Split by "pipeline" with a negative lookahead/lookbehind

40 Views Asked by At

I have this code:

my_string = "(chargeur|magn(e|é)tique) sans fil|chargeur solaire (imperm(e|é)able|pliable)|chargeur ext(e|é)rieur externe|chargeur de t(e|é)l(e|é)phone solaire"
my_list = re.split(r'\|\s*(?![^()]*\))', my_string)
print(my_list)

I am trying to split by pipeline but also take in consideration the parenthesis. For exemple my list should be something like this: my_list = ['(chargeur|magn(e|é)tique) sans fil', 'chargeur solaire (imperm(e|é)able|pliable)' etc..]

But instead I get this: my_list = ['(chargeur', 'magn(e|é)tique) sans fil', 'chargeur solaire (imperm(e|é)able|pliable)' etc..]

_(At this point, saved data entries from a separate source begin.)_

**src/rtl/rv32i_pkg.sv**
```systemverilog
// Shared definitions for the rv32i_core multi-cycle RV32I processor.
package rv32i_pkg;

    // Major opcodes (instruction bits [6:0])
    localparam logic [6:0] OP     = 7'b0110011;
    localparam logic [6:0] OP_IMM = 7'b0010011;
    localparam logic [6:0] LOAD   = 7'b0000011;
    localparam logic [6:0] STORE  = 7'b0100011;
    localparam logic [6:0] BRANCH = 7'b1100011;
    localparam logic [6:0] JAL    = 7'b1101111;
    localparam logic [6:0] JALR   = 7'b1100111;
    localparam logic [6:0] LUI    = 7'b0110111;
    localparam logic [6:0] AUIPC  = 7'b0010111;

    // funct3 for OP / OP_IMM
    localparam logic [2:0] F3_ADD  = 3'b000;
    localparam logic [2:0] F3_SLL  = 3'b001;
    localparam logic [2:0] F3_SLT  = 3'b010;
    localparam logic [2:0] F3_SLTU = 3'b011;
    localparam logic [2:0] F3_XOR  = 3'b100;
    localparam logic [2:0] F3_SR   = 3'b101;
    localparam logic [2:0] F3_OR   = 3'b110;
    localparam logic [2:0] F3_AND  = 3'b111;

    // funct3 for BRANCH
    localparam logic [2:0] F3_BEQ  = 3'b000;
    localparam logic [2:0] F3_BNE  = 3'b001;
    localparam logic [2:0] F3_BLT  = 3'b100;
    localparam logic [2:0] F3_BGE  = 3'b101;
    localparam logic [2:0] F3_BLTU = 3'b110;
    localparam logic [2:0] F3_BGEU = 3'b111;

    // funct3 for word-sized LOAD / STORE (the only width supported)
    localparam logic [2:0] F3_W    = 3'b010;

    typedef enum logic [3:0] {
        ALU_ADD, ALU_SUB, ALU_SLL, ALU_SLT, ALU_SLTU,
        ALU_XOR, ALU_SRL, ALU_SRA, ALU_OR, ALU_AND
    } alu_op_t;

    typedef enum logic [1:0] {FETCH, EXEC, MEM, WB} state_t;

    // Map funct3 to an ALU operation; sub selects SUB over ADD, sra selects SRA over SRL
    function automatic alu_op_t alu_decode(input logic [2:0] funct3, input logic sub, input logic sra);
        case (funct3)
            F3_ADD:  return sub ? ALU_SUB : ALU_ADD;
            F3_SLL:  return ALU_SLL;
            F3_SLT:  return ALU_SLT;
            F3_SLTU: return ALU_SLTU;
            F3_XOR:  return ALU_XOR;
            F3_SR:   return sra ? ALU_SRA : ALU_SRL;
            F3_OR:   return ALU_OR;
            default: return ALU_AND;
        endcase
    endfunction

endpackage

```
**src/rtl/rv32i_regfile.sv**
```systemverilog
// 32x32 integer register file: two asynchronous read ports, one synchronous write port.
module rv32i_regfile
    import rv32i_pkg::*;
(
    input  logic        clk,
    input  logic        rst_n,
    input  logic [4:0]  rs1_addr,
    input  logic [4:0]  rs2_addr,
    output logic [31:0] rs1_data,
    output logic [31:0] rs2_data,
    input  logic        wr_en,
    input  logic [4:0]  rd_addr,
    input  logic [31:0] rd_data
);

    logic [31:0] regs [0:31];

    // Register write port; x0 is never written so it stays at its reset value of 0
    // NOTE: the whole array is cleared on reset because software may read any register before writing it;
    //       sequential state is always updated with <= so every register samples pre-edge values.
    always_ff @(posedge clk or negedge rst_n) begin
        if (!rst_n) begin
            for (int i = 0; i < 32; i++) regs[i] <= '0;
        end else if (wr_en && (rd_addr != 5'd0)) begin
            regs[rd_addr] <= rd_data;
        end
    end

    assign rs1_data = (rs1_addr == 5'd0) ? 32'd0 : regs[rs1_addr];
    assign rs2_data = (rs2_addr == 5'd0) ? 32'd0 : regs[rs2_addr];

endmodule

```
**src/rtl/rv32i_core.sv**
```systemverilog
// Multi-cycle RV32I core: FETCH -> EXEC -> (MEM) -> WB, separate fetch and data bus masters.
module rv32i_core
    import rv32i_pkg::*;
#(
    parameter logic [31:0] RESET_PC = 32'h0000_0000
) (
    input  logic        i_clk,
    input  logic        i_rst,
    input  logic [31:0] i_inst,
    output logic [31:0] o_addr,
    output logic        o_stb_inst,
    input  logic        i_ack,
    output logic        o_wb_stb_data,
    output logic        o_wb_cyc_data,
    output logic        o_wb_we_data,
    output logic [31:0] o_wb_addr_data,
    output logic [31:0] o_wb_data,
    input  logic        i_wb_ack_data,
    input  logic [31:0] i_wb_data
);

    state_t      state;
    logic [31:0] pc, ir, next_pc, result;
    logic        wr_rd;

    logic [6:0]  opcode;
    logic [2:0]  funct3;
    logic [31:0] imm_i, imm_s, imm_b, imm_u, imm_j;
    logic [31:0] rs1_data, rs2_data;

    assign opcode = ir[6:0];
    assign funct3 = ir[14:12];
    assign imm_i  = {{20{ir[31]}}, ir[31:20]};
    assign imm_s  = {{20{ir[31]}}, ir[31:25], ir[11:7]};
    assign imm_b  = {{19{ir[31]}}, ir[31], ir[7], ir[30:25], ir[11:8], 1'b0};
    assign imm_u  = {ir[31:12], 12'd0};
    assign imm_j  = {{11{ir[31]}}, ir[31], ir[19:12], ir[20], ir[30:21], 1'b0};

    rv32i_regfile u_regfile (
        .clk      (i_clk),
        .rst_n    (i_rst),
        .rs1_addr (ir[19:15]),
        .rs2_addr (ir[24:20]),
        .rs1_data (rs1_data),
        .rs2_data (rs2_data),
        .wr_en    ((state == WB) && wr_rd),
        .rd_addr  (ir[11:7]),
        .rd_data  (result)
    );

    alu_op_t     alu_op;
    logic [31:0] alu_b, alu_y;

    // ALU: rs1 against rs2 (OP) or immI (everything else)
    // NOTE: every always_comb output gets a default first so no path leaves it unassigned (no latches).
    always_comb begin
        alu_b  = (opcode == OP) ? rs2_data : imm_i;
        alu_op = alu_decode(funct3, (opcode == OP) && ir[30], ir[30]);
        alu_y  = '0;
        case (alu_op)
            ALU_ADD:  alu_y = rs1_data + alu_b;
            ALU_SUB:  alu_y = rs1_data - alu_b;
            ALU_SLL:  alu_y = rs1_data << alu_b[4:0];
            ALU_SLT:  alu_y = {31'd0, $signed(rs1_data) < $signed(alu_b)};
            ALU_SLTU: alu_y = {31'd0, rs1_data < alu_b};
            ALU_XOR:  alu_y = rs1_data ^ alu_b;
            ALU_SRL:  alu_y = rs1_data >> alu_b[4:0];
            ALU_SRA:  alu_y = $unsigned($signed(rs1_data) >>> alu_b[4:0]);
            ALU_OR:   alu_y = rs1_data | alu_b;
            ALU_AND:  alu_y = rs1_data & alu_b;
            default:  alu_y = '0;
        endcase
    end

    logic taken;

    // Branch comparator
    always_comb begin
        taken = 1'b0;
        case (funct3)
            F3_BEQ:  taken = (rs1_data == rs2_data);
            F3_BNE:  taken = (rs1_data != rs2_data);
            F3_BLT:  taken = ($signed(rs1_data) <  $signed(rs2_data));
            F3_BGE:  taken = ($signed(rs1_data) >= $signed(rs2_data));
            F3_BLTU: taken = (rs1_data <  rs2_data);
            F3_BGEU: taken = (rs1_data >= rs2_data);
            default: taken = 1'b0;
        endcase
    end

    logic [31:0] pc_plus4, ex_next_pc, ex_result, ex_addr;
    logic        ex_wr, ex_mem, ex_store;

    // Instruction decode: writeback value, next PC and memory request; unknown opcodes fall through as NOP
    always_comb begin
        pc_plus4   = pc + 32'd4;
        ex_next_pc = pc_plus4;
        ex_result  = alu_y;
        ex_addr    = rs1_data + imm_i;
        ex_wr      = 1'b0;
        ex_mem     = 1'b0;
        ex_store   = 1'b0;
        case (opcode)
            OP, OP_IMM: ex_wr = 1'b1;
            LUI: begin
                ex_result = imm_u;
                ex_wr     = 1'b1;
            end
            AUIPC: begin
                ex_result = pc + imm_u;
                ex_wr     = 1'b1;
            end
            JAL: begin
                ex_result  = pc_plus4;
                ex_next_pc = pc + imm_j;
                ex_wr      = 1'b1;
            end
            JALR: begin
                ex_result  = pc_plus4;
                ex_next_pc = (rs1_data + imm_i) & ~32'd1;
                ex_wr      = 1'b1;
            end
            BRANCH: if (taken) ex_next_pc = pc + imm_b;
            LOAD: if (funct3 == F3_W) begin
                ex_mem = 1'b1;
                ex_wr  = 1'b1;
            end
            STORE: if (funct3 == F3_W) begin
                ex_mem   = 1'b1;
                ex_store = 1'b1;
                ex_addr  = rs1_data + imm_s;
            end
            default: ;
        endcase
    end

    // Control FSM with registered bus outputs
    always_ff @(posedge i_clk or negedge i_rst) begin
        if (!i_rst) begin
            state          <= FETCH;
            pc             <= RESET_PC;
            ir             <= '0;
            next_pc        <= RESET_PC;
            result         <= '0;
            wr_rd          <= 1'b0;
            o_stb_inst     <= 1'b0;
            o_wb_stb_data  <= 1'b0;
            o_wb_we_data   <= 1'b0;
            o_wb_addr_data <= '0;
            o_wb_data      <= '0;
        end else begin
            case (state)
                FETCH: begin
                    if (o_stb_inst && i_ack) begin
                        ir         <= i_inst;
                        o_stb_inst <= 1'b0;
                        state      <= EXEC;
                    end else begin
                        o_stb_inst <= 1'b1;
                    end
                end
                EXEC: begin
                    next_pc <= ex_next_pc;
                    result  <= ex_result;
                    wr_rd   <= ex_wr;
                    if (ex_mem) begin
                        o_wb_stb_data  <= 1'b1;
                        o_wb_we_data   <= ex_store;
                        o_wb_addr_data <= ex_addr;
                        o_wb_data      <= rs2_data;
                        state          <= MEM;
                    end else begin
                        state <= WB;
                    end
                end
                MEM: begin
                    if (i_wb_ack_data) begin
                        if (!o_wb_we_data) result <= i_wb_data;
                        o_wb_stb_data <= 1'b0;
                        state         <= WB;
                    end
                end
                WB: begin
                    pc    <= next_pc;
                    state <= FETCH;
                end
                default: state <= FETCH;
            endcase
        end
    end

    assign o_addr        = pc;
    assign o_wb_cyc_data = o_wb_stb_data;

endmodule

```
**config.mk**
```make
export PLATFORM = sky130hd
export DESIGN_NAME = rv32i_core
export DESIGN_NICKNAME = d
export VERILOG_FILES = /design/src/rtl/rv32i_pkg.sv /design/src/rtl/rv32i_regfile.sv /design/src/rtl/rv32i_core.sv
export SDC_FILE = /design/constraint.sdc
export NUM_CORES = 2
export LEC_CHECK = 0
export BUFFER_PORTS_ARGS = -buffer_cell sky130_fd_sc_hd__clkbuf_2
export CORE_ASPECT_RATIO = 1.1
export CORE_MARGIN = 1
export CORE_UTILIZATION = 35
export DETAILED_ROUTE_END_ITERATION = 10
export PLACE_DENSITY = 0.54
export SLEW_MARGIN = 30
export SYNTH_ARGS = -nofsm -noshare
export SYNTH_HDL_FRONTEND = slang
export SYNTH_SLANG_ARGS = --single-unit
export TNS_END_PERCENT = 50
```
**constraint.sdc**
```tcl
create_clock -name i_clk -period 6.54 [get_ports i_clk]
set_clock_uncertainty 0.05 [all_clocks]
set_input_delay 0.327 -clock i_clk [delete_from_list [all_inputs] [get_ports i_clk]]
set_output_delay 0.327 -clock i_clk [all_outputs]
set_load 0.02 [all_outputs]
```
==> metrics.txt <==
Min-Delay Path Class=primary input to register; Clock Power Share=approximately 17%; total leakage power=between 40 and 50 nW; syn nets=~7700; synthesized area per cell=10.9 um^2; dpl ws=-0.138 ns; most instantiated cells after synthesis=dfrtp_1, mux2_2, mux2i_1; global-route wire length before repair=approximately 500 mm; CP Capture Type=register; switching pwr=between 20 and 30 mW; CTS tree=done; die width=approximately 460 um; Vias=66900; Min-Delay Path Depth=4; share of the synthesized area in the top cell type=between 30% and 40%; endpoints failing hold=0; Sink Count=approximately 1200; main flop type after synthesis=dfrtp_1; Post-Synthesis Cells=7361; post-synth top area cell=dfrtp_1; Max FO, Critical Path=32; Synth Cell Area=around 81000 um^2; Max Clk Rate=between 150 and 200 MHz; final cell area excluding filler cells=91900 um^2; Yosys cell types=slightly above 100; worst r2r src=ir[16]; top-count cell post-synth=dfrtp_1; Top Ports=approximately 170; clk slew on worst S/H paths=~0.070 ns; fin crit share=98.2%; Max Buffers Root-to-Sink=3; total gr overflow=0; effective utilization at floorplan=between 30% and 40%; H-Tree Level Count=4; max layer used=met4; Die Span Y=505 um; Post-synth EDFFs=0; Final Wtd Congestion=a little over 1; detailed-route wire length per cell=33.3 um; async set or reset register ratio after synthesis=100%; Slew Limit Fails=0; initial antenna violation count=19; gr usage total=a little under a third; met2 WL=about 160 mm; Clk Latency, worst-skew pair=~0.85 ns; final worst path period need=around 6.4 ns; register area share after synthesis=a little under two fifths; slack of the critical path=0.118 ns; dpl hpwl=249 mm; status=completed; Antenna Violating Nets Remaining=0; CP startpoint kind=register; number of global-route vias before repair=66600; #FFs+latches synth=approximately 1200; metal3 WL=around 26 mm; clock buffer count from CTS=about 140; Power Density=553 nW/um^2; residual DRC count=0; Int Power=around 25 mW; met1 wire length=between 100 and 150 mm; Root Buffer=clkbuf_16; Synthesis Warnings=0; CP Data Required Time=between 7 and 8 ns; RSZ-0062 raised after global routing=yes; Final setup viols=0; area grow syn2layout=14.2%; first-pass iteration count of the detailed router=6; Peak VDD IR=roughly 0.33 mV; Port Buf Inserts=167; Max-Cap Viols=0; row cnt=between 150 and 200; vias per inst=between 6 and 7; Reg power frac=20.6%; Die Area=232000 um^2; depth of the worst register-to-register path=22; Post-DP Area=~86000 um^2; Worst Tran Pin Value=1.09 ns; hold_sp=i_wb_data[16]; core region area=about 230000 um^2; iteration-0 DRC count of the detailed router=7507; fillcell total=roughly 22000; kind of critical path=register to register; top post-synthesis cells by area=dfrtp_1, mux2_2, mux4_2, mux2i_1, ha_1; Worst Path Arrival=7.05 ns; final net count=7775; CP startpoint=ir[16]; Sw Ratio=50.7%; Rel. slew slack=a little over a quarter; largest net degree at the start of global routing=177; Comb pwr share=a little over three fifths; drt total wl=~350 mm; fraction of layout instances using a drive strength above 1=approximately a third
-- layout make-up --
| class | instances | area (um^2) | area share [%] |
|---|---|---|---|
| Antenna cell | 13 | 32.5 | 0.0354 |
| Clock buffer | 188 | 4000 | 4.35 |
| Clock inverter | 62 | 882 | 0.959 |
| Inverter | 158 | 597 | 0.649 |
| Multi-Input combinational cell | 5314 | 46700 | 50.8 |
| Sequential cell | 1222 | 30600 | 33.3 |
| Tap cell | 3069 | 3840 | 4.18 |
| Timing Repair Buffer | 641 | 5280 | 5.74 |
-- routing by layer --
metal | vias up | global-route usage [%]
met5 | - | 0
met4 | 0 | 19.0
met3 | 899 | 4.93
met2 | 3482 | 47.8
met1 | 34600 | 37.8
li1 | 27900 | -
-- power by group through the flow --
stage / logic [mW] / clock network, mW / registers, mW
finish: 31.8 / 8.52 / 10.5
global route: 33.2 / 8.92 / 10.6
CTS: 31.0 / 8.64 / 10.5
detailed placement: 30.8 / 0 / 10.6
global placement: 30.9 / 0 / 10.5
floorplan: 18.9 / 0 / 9.83
-- logic make-up after synthesis --
kind of cell | after synthesis | share of synthesized area, %
flip-flops | 1222 | 38.0
XOR/XNOR | 174 | 1.89
adder cells (fa/ha/maj) | 231 | 3.66
AND/OR/NAND/NOR | 1313 | 7.62
multiplexers | 1929 | 31.0
buffers and inverters | 825 | 4.40
AO/OA/AOI/OAI | 1667 | 13.5
-- sequential cells by signal (all words and copies together), names as in the netlist --
signal          cells
o_wb_addr_data     32
o_addr             32
state               2
result             32
next_pc            32
o_wb_cyc_data       1
o_wb_we_data        1
wr_rd               1
u_regfile.regs   1024
o_stb_inst          1
ir                 32
o_wb_data          32
-- cell usage in the layout, fill, tap and decap left out, types with 143 or more instances in the layout --
| master | Yosys | final |
|---|---|---|
| dfrtp_1 | 1222 | 1196 |
| mux4_2 | 331 | 331 |
| o21ai_0 | 380 | 374 |
| mux2i_1 | 474 | 474 |
| nor2_1 | 337 | 320 |
| buf_4 | 36 | 367 |
| nor3_1 | 153 | 149 |
| inv_1 | 146 | 144 |
| nand2_1 | 421 | 403 |
| clkbuf_16 | 0 | 143 |
| ha_1 | 224 | 223 |
| mux2_2 | 1117 | 1117 |
| o221ai_1 | 144 | 143 |
| a21oi_1 | 429 | 428 |
| clkbuf_2 | 0 | 166 |
-- path summary, 6_finish.rpt --
path | end | slack [ns]
min reg2reg | u_regfile.regs[1012] | 0.35
min in group asynchronous | o_addr[21] | 0.46
max | next_pc[16] | 0.12
max reg2reg | next_pc[16] | 0.12
min | result[16] | 0.07
max in group asynchronous | u_regfile.regs[89] | 4.04
-- stage by stage --
step,cells,power [mW],utilization [%],TNS (ns),hold slack [ns]
2_1_floorplan,7361,28.7,-,0,-0.0186
6_report,10700,50.8,40.2,0,0.0729
3_5_place_dp,10300,41.4,37.7,-0.476,0.336
4_1_cts,10600,50.1,40.1,0,0.00152
5_1_grt,10700,52.7,40.2,-0.00955,0.0668
3_3_place_gp,10300,41.4,37.6,-1.48,0.330
-- repair_timing --
action / in CTS / in global routing
endpoints found under the setup margin: 7 / 12
hold endpoints to repair: 166 / 25
hold buffers: 53 / 1
resized for setup: 4 / 5
buffers inserted: 0 / 2
-- worst max-delay path: stages (launching register included) --
cell and delay [ns]:
dfrtp_4 0.56, buf_12 0.19, buf_12 0.28, buf_4 0.37
mux4_1 0.66, mux4_2 0.54, nand2_1 0.10, a21o_1 0.22
inv_1 0.09, ha_1 0.31, nand3_1 0.19, nor4_4 0.49
buf_4 0.19, nand4_1 0.12, xor2_1 0.16, nor2_1 0.06
o221a_2 0.31, nand3_2 0.21, buf_12 0.25, buf_4 0.19
mux2i_1 0.38, a22o_1 0.18, a31oi_1 0.08
Power figures use the tool's default switching activity.
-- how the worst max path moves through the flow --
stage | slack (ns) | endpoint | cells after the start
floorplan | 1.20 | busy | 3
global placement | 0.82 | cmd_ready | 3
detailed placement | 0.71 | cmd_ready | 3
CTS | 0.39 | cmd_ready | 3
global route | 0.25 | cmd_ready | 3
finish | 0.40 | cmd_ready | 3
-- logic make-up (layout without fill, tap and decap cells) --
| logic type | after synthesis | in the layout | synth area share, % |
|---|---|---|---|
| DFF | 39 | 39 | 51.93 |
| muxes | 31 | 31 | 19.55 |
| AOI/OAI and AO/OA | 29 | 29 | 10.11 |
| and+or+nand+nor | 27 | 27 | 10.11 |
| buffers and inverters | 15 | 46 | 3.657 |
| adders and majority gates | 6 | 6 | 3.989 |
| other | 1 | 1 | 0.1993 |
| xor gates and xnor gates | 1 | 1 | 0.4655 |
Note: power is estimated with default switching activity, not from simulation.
`src/rtl/param_elastic_pipeline.sv`:
```
// param_elastic_pipeline: DEPTH-stage valid/ready register pipeline with bubble collapsing,
// synchronous flush, per-stage taps and occupancy count.
module param_elastic_pipeline #(
  parameter int WIDTH = 8,
  parameter int DEPTH = 3
) (
  input  logic                       clk,
  input  logic                       rst,
  input  logic                       in_valid,
  output logic                       in_ready,
  input  logic [WIDTH-1:0]           in_data,
  input  logic                       flush,
  output logic                       out_valid,
  input  logic                       out_ready,
  output logic [WIDTH-1:0]           out_data,
  output logic [DEPTH-1:0]           stage_valid,
  output logic [DEPTH*WIDTH-1:0]     stage_data,
  output logic [$clog2(DEPTH+1)-1:0] occupancy
);
  localparam int OW = $clog2(DEPTH+1);
  logic [DEPTH-1:0] v, adv, vin;
  logic [DEPTH*WIDTH-1:0] sd, din;
  // a stage may load when it is empty or its contents move on; ready ripples back from the output
  always_comb begin
    adv = '0;
    adv[DEPTH-1] = ~v[DEPTH-1] | out_ready;
    for (int i = DEPTH-2; i >= 0; i--) adv[i] = ~v[i] | adv[i+1];
  end
  assign in_ready = adv[0] & ~flush;
  assign vin = DEPTH'({v, in_valid & in_ready});
  assign din = (DEPTH*WIDTH)'({sd, in_data});
  always_comb begin
    occupancy = '0;
    for (int i = 0; i < DEPTH; i++) occupancy = occupancy + OW'(v[i]);
  end
  assign out_valid = v[DEPTH-1] & ~flush;
  assign out_data = sd[(DEPTH-1)*WIDTH +: WIDTH];
  assign stage_valid = v;
  assign stage_data = sd;
  // data registers only load real beats so bubbles leave them untouched
  always_ff @(posedge clk or negedge rst)
    if (!rst) begin
      v <= '0;
      sd <= '0;
    end else if (flush) v <= '0;
    else
      for (int i = 0; i < DEPTH; i++) begin
        if (adv[i]) v[i] <= vin[i];
        if (adv[i] && vin[i]) sd[i*WIDTH +: WIDTH] <= din[i*WIDTH +: WIDTH];
      end
endmodule

```
`config.mk`:
```
export PLATFORM = sky130hd
export DESIGN_NAME = param_elastic_pipeline
export DESIGN_NICKNAME = d
export VERILOG_FILES = /design/src/rtl/param_elastic_pipeline.sv
export SDC_FILE = /design/constraint.sdc
export NUM_CORES = 1
export LEC_CHECK = 0
export CAP_MARGIN = 20
export CORE_AREA = 2 2 54 56
export CTS_BUF_LIST = sky130_fd_sc_hd__clkbuf_8
export DETAILED_ROUTE_END_ITERATION = 6
export DIE_AREA = 0 0 56 58
export MAX_ROUTING_LAYER = met4
export PLACE_DENSITY = 0.84
export SETUP_SLACK_MARGIN = 0.15
export SLEW_MARGIN = 20
export SYNTH_ARGS = -nofsm -noshare
export SYNTH_HDL_FRONTEND = slang
export SYNTH_SLANG_ARGS = --single-unit
```
`constraint.sdc`:
```
create_clock -name clk -period 4.54 [get_ports clk]
set_input_delay 0.908 -clock clk [delete_from_list [all_inputs] [get_ports clk]]
set_output_delay 0.908 -clock clk [all_outputs]
set_load 0.02 [all_outputs]
```
==> results of run 1 <==
-- sequential cells by signal (all words and copies together) (netlist names) --
register     flops
stage_valid      3
stage_data      24
-- power by group through the flow --
stage / Clock [mW] / Combinational [mW] / Sequential, mW
final: 0.130 / 0.413 / 0.354
after CTS: 0.136 / 0.418 / 0.355
after detailed placement: 0 / 0.417 / 0.359
after global routing: 0.146 / 0.432 / 0.365
after floorplan: 0 / 0.166 / 0.427
after global placement: 0 / 0.412 / 0.353
-- area by class of cell --
class,instances,area [um2]
Fill cell,205,975
Sequential cell,27,676
Timing Repair Buffer,52,518
Multi-Input combinational cell,37,402
Clock buffer,3,41.3
Tap cell,31,38.8
Inverter,2,7.51
Clock inverter,1,5.00
-- worst max-delay path, stage by stage --
cell and delay [ns]:
clkdlybuf4s50_1 0.52, nand4b_1 0.18, nor2b_1 0.15, clkdlybuf4s50_1 0.61
-- cells by family (layout without fill, tap and decap cells) --
family / after synthesis / count (layout) / share of synthesized area (%)
mux: 24 / 24 / 25.9
fa+ha+maj: 1 / 1 / 1.72
simple gates: 9 / 9 / 5.39
compound gates: 3 / 3 / 1.62
buf+inv: 12 / 58 / 7.22
flops: 27 / 27 / 58.2
-- path summary, 6_finish.rpt --
check	startpoint	end	slack, ns	cells after the start
setup / recovery	out_ready	in_ready	1.27	4
hold / removal	stage_data[2]	stage_data[10]	0.54	1
setup reg to reg	stage_valid[2]	stage_data[20]	2.86	3
hold reg to reg	stage_data[2]	stage_data[10]	0.54	1
max in group asynchronous	rst	stage_data[4]	2.80	2
min in group asynchronous	rst	stage_valid[0]	1.10	1
-- metrics by stage --
stage / hold WS (ns) / setup WS [ns] / power, mW
after floorplan: 0.612 / 2.25 / 0.593
after global placement: 0.512 / 1.30 / 0.765
after detailed placement: 0.518 / 1.28 / 0.776
after CTS: 0.538 / 1.27 / 0.909
after global routing: 0.556 / 1.20 / 0.943
final: 0.539 / 1.27 / 0.897
-- cell usage in the layout, fill, tap and decap left out, drive strengths merged --
master         Yosys  routed
clkdlybuf4s50      0      51
dfrtp             27      27
mux2              24      24
nor2               3       3
clkbuf             0       3
nor2b              3       3
inv                2       2
a21oi              2       2
nand4b             1       1
or3b               1       1
nand3b             1       1
a211o              1       1
fa                 1       1
clkinv             0       1
buf               10       1
-- per-layer routing --
layer | wire, um | global-route usage, % | part of all wire, % | vias up
met5 | 0 | - | 0 | -
met4 | 27 | 6.12 | 1.1 | 0
met3 | 80 | 2.46 | 3.4 | 2
met2 | 1290 | 29.1 | 55 | 25
met1 | 952 | 19.7 | 41 | 368
li1 | - | - | - | 345
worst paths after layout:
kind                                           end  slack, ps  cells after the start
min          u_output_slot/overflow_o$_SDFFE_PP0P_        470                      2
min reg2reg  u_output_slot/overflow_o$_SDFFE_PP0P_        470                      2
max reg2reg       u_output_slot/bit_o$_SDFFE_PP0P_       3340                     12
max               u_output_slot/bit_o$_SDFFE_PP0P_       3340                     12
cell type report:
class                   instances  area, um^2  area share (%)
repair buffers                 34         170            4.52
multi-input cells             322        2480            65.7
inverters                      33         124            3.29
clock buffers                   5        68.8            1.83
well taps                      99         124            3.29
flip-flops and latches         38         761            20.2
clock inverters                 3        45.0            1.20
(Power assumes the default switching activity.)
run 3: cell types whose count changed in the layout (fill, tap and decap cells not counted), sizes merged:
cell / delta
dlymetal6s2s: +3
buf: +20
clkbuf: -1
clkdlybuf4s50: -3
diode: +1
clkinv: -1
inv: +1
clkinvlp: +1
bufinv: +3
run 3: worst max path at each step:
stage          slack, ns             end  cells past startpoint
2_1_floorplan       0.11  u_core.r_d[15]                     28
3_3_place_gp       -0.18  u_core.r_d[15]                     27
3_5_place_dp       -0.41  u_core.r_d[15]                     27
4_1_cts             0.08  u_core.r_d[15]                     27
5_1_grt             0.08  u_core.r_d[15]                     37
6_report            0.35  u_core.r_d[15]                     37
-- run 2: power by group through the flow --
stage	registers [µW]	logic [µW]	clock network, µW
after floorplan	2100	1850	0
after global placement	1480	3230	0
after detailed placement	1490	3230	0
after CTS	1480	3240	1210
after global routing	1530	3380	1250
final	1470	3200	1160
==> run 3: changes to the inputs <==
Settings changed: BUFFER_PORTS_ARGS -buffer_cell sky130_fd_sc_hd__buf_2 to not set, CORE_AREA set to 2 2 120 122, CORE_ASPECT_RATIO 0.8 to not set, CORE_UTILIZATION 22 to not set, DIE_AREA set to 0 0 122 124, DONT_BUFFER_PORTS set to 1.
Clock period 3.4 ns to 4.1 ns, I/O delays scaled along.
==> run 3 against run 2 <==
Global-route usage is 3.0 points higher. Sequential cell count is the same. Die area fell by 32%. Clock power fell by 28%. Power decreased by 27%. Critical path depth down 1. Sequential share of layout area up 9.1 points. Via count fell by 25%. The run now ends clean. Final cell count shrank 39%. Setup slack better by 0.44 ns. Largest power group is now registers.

I know there is a lookahead and lookbehind negative approach, but I don't really understand how should I merge them in order to consider all the parenthesis. Thank you!

1

There are 1 best solutions below

0
alinapal On

I think I have found the solution:

def split_string(string):
    result = []
    current = []
    level = 0
    for char in string:
        if char == "(":
            level += 1
        elif char == ")":
            level -= 1
        if char == "|" and level == 0:
            result.append("".join(current))
            current = []
            continue
         current.append(char)
    result.append("".join(current))
    return result
my_string = "(chargeur|magn(e|é)tique) sans fil|chargeur solaire (imperm(e|é)able|pliable)|chargeur ext(e|é)rieur externe|chargeur de t(e|é)l(e|é)phone solaire"
my_list = split_string(my_string)
print(my_list)

The code uses a counter level to keep track of the level of parentheses. Whenever a left parenthesis is encountered, the level is increased, and whenever a right parenthesis is encountered, the level is decreased. The pipeline is split only when the level is 0, meaning that the pipeline is not between any parentheses.